(Records from a collection)
________________________________________

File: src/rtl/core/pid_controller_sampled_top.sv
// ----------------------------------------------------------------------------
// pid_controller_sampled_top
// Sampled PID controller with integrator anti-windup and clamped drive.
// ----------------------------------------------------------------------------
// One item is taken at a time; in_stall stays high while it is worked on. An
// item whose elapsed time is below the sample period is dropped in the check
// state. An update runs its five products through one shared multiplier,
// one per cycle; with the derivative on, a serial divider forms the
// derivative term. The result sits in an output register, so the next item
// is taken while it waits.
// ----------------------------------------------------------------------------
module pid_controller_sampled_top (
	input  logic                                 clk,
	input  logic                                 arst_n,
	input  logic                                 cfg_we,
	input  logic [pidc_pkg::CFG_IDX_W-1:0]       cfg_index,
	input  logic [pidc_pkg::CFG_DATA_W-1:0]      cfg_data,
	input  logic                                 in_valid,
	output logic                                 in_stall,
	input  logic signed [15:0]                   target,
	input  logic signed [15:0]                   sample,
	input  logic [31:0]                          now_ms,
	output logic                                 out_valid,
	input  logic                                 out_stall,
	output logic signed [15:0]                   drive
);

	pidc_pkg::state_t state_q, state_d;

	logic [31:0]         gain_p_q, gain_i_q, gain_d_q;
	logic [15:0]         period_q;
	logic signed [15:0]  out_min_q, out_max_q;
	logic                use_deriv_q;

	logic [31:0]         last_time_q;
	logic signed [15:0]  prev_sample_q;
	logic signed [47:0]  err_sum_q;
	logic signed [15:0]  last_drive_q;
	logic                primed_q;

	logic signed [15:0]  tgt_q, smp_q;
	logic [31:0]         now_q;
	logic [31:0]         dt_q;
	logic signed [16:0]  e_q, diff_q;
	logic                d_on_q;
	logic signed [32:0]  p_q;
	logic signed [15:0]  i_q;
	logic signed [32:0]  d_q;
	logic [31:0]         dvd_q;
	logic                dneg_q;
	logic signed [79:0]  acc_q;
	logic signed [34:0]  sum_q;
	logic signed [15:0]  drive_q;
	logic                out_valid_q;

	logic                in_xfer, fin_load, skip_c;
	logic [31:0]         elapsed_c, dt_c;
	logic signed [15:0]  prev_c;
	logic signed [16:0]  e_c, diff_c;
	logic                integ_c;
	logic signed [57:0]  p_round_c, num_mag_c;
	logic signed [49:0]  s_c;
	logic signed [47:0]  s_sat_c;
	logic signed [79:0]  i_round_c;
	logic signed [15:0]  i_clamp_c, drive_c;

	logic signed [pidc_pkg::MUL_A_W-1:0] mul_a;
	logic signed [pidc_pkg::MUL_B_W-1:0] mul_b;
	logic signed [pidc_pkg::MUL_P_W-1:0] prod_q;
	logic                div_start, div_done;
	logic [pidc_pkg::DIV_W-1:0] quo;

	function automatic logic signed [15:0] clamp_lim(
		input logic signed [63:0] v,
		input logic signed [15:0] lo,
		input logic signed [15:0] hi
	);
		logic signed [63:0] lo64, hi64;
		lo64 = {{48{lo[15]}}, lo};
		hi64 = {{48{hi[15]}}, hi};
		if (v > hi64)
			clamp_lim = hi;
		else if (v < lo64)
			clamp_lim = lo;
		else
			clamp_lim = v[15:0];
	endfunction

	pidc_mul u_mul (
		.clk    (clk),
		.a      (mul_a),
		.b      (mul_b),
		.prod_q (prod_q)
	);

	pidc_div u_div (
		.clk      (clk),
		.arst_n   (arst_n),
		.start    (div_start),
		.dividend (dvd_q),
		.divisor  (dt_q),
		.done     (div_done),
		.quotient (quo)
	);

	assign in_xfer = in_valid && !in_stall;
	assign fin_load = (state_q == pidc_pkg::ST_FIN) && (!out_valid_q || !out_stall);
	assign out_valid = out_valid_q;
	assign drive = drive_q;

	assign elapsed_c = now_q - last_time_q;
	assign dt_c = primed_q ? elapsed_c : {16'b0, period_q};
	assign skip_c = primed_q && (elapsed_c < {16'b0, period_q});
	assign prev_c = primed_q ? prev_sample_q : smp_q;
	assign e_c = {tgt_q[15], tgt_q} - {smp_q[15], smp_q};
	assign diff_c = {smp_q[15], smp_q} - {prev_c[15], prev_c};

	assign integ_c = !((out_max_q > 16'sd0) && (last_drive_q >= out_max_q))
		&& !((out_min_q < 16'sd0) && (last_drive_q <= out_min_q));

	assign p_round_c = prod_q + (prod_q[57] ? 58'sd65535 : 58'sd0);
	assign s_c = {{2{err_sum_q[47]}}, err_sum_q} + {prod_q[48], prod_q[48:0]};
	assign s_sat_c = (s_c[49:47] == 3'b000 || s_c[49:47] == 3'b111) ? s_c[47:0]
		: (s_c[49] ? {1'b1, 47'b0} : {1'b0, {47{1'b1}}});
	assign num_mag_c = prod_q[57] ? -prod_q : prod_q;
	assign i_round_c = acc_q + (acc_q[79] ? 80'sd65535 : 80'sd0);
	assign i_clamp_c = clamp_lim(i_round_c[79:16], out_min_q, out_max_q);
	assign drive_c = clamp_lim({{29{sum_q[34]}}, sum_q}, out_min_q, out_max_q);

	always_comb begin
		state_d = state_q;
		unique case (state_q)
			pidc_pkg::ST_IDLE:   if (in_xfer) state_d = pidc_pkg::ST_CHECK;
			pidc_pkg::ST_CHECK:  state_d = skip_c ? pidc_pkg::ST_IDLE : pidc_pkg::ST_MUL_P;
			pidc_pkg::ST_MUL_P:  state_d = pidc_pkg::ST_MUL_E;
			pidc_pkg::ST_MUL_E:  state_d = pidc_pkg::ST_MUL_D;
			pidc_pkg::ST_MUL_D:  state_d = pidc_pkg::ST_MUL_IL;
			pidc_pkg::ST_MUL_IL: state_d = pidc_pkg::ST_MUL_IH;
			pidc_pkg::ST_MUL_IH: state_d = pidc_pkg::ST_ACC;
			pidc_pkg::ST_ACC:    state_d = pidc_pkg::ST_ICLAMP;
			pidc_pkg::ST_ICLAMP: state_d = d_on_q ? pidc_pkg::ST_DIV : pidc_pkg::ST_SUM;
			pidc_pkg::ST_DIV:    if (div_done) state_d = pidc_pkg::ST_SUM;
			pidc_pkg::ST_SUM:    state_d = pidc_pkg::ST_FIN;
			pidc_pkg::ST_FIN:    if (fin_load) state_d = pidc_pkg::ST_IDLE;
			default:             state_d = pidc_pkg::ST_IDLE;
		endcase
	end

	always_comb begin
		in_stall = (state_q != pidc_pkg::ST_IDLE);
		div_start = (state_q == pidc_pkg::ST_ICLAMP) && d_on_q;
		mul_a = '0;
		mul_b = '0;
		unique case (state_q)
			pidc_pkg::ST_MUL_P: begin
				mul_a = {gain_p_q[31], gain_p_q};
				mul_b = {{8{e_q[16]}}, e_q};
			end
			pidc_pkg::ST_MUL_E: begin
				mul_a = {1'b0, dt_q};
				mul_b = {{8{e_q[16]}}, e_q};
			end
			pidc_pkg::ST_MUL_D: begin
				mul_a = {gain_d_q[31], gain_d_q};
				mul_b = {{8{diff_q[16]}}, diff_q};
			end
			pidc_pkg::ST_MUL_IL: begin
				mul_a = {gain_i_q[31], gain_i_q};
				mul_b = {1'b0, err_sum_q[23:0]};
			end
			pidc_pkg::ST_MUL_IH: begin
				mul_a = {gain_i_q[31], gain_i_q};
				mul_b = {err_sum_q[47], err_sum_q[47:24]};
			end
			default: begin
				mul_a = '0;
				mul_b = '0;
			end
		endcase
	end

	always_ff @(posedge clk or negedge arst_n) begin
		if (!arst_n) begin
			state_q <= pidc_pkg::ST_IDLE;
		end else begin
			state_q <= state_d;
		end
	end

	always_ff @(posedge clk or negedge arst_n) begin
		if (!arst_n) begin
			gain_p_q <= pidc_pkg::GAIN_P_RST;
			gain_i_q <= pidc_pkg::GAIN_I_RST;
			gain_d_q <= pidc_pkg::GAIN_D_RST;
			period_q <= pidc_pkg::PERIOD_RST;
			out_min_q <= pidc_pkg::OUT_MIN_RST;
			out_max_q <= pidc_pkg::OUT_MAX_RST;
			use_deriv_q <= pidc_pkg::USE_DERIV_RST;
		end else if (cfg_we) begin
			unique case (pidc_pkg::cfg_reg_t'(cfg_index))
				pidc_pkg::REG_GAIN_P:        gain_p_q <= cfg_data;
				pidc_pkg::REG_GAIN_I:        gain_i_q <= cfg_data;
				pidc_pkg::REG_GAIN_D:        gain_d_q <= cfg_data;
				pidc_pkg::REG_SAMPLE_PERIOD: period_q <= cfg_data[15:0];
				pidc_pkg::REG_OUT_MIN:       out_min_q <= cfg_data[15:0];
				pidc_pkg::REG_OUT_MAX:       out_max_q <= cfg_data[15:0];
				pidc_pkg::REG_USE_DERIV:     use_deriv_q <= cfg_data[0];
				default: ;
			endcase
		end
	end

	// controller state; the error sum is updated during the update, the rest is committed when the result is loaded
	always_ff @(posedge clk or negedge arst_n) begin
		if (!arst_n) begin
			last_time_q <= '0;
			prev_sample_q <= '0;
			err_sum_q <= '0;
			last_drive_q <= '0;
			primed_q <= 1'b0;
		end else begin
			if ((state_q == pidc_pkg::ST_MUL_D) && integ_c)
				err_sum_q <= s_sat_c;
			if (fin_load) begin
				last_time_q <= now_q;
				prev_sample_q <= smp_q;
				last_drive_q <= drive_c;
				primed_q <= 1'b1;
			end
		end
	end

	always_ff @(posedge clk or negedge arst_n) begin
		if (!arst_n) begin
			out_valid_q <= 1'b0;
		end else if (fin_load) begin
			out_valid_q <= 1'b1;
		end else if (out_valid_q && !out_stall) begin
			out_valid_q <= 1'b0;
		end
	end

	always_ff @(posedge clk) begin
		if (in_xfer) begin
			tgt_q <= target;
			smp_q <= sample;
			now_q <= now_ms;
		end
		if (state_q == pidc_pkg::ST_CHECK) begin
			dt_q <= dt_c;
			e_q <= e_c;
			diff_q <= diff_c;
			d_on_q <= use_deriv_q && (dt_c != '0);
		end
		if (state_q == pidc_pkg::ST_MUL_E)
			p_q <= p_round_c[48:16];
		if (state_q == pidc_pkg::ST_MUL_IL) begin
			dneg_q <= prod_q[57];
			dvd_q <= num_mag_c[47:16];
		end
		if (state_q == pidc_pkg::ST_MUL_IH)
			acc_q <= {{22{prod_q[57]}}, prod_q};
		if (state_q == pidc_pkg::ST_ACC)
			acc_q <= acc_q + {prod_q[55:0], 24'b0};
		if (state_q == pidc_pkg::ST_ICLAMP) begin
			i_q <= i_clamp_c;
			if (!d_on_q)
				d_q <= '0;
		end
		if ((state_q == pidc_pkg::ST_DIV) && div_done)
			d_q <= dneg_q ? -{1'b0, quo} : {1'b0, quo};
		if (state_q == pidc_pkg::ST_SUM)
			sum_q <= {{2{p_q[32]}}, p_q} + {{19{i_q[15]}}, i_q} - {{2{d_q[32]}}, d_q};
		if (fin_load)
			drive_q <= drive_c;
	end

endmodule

________________________________________

▶ **WHAT THE TASK ASKS**
If a line in the entries above has the word "derivative", copy it.

▶ **ANSWER SPACE**
// one per cycle; with the derivative on, a serial divider forms the
// derivative term. The result sits in an output register, so the next item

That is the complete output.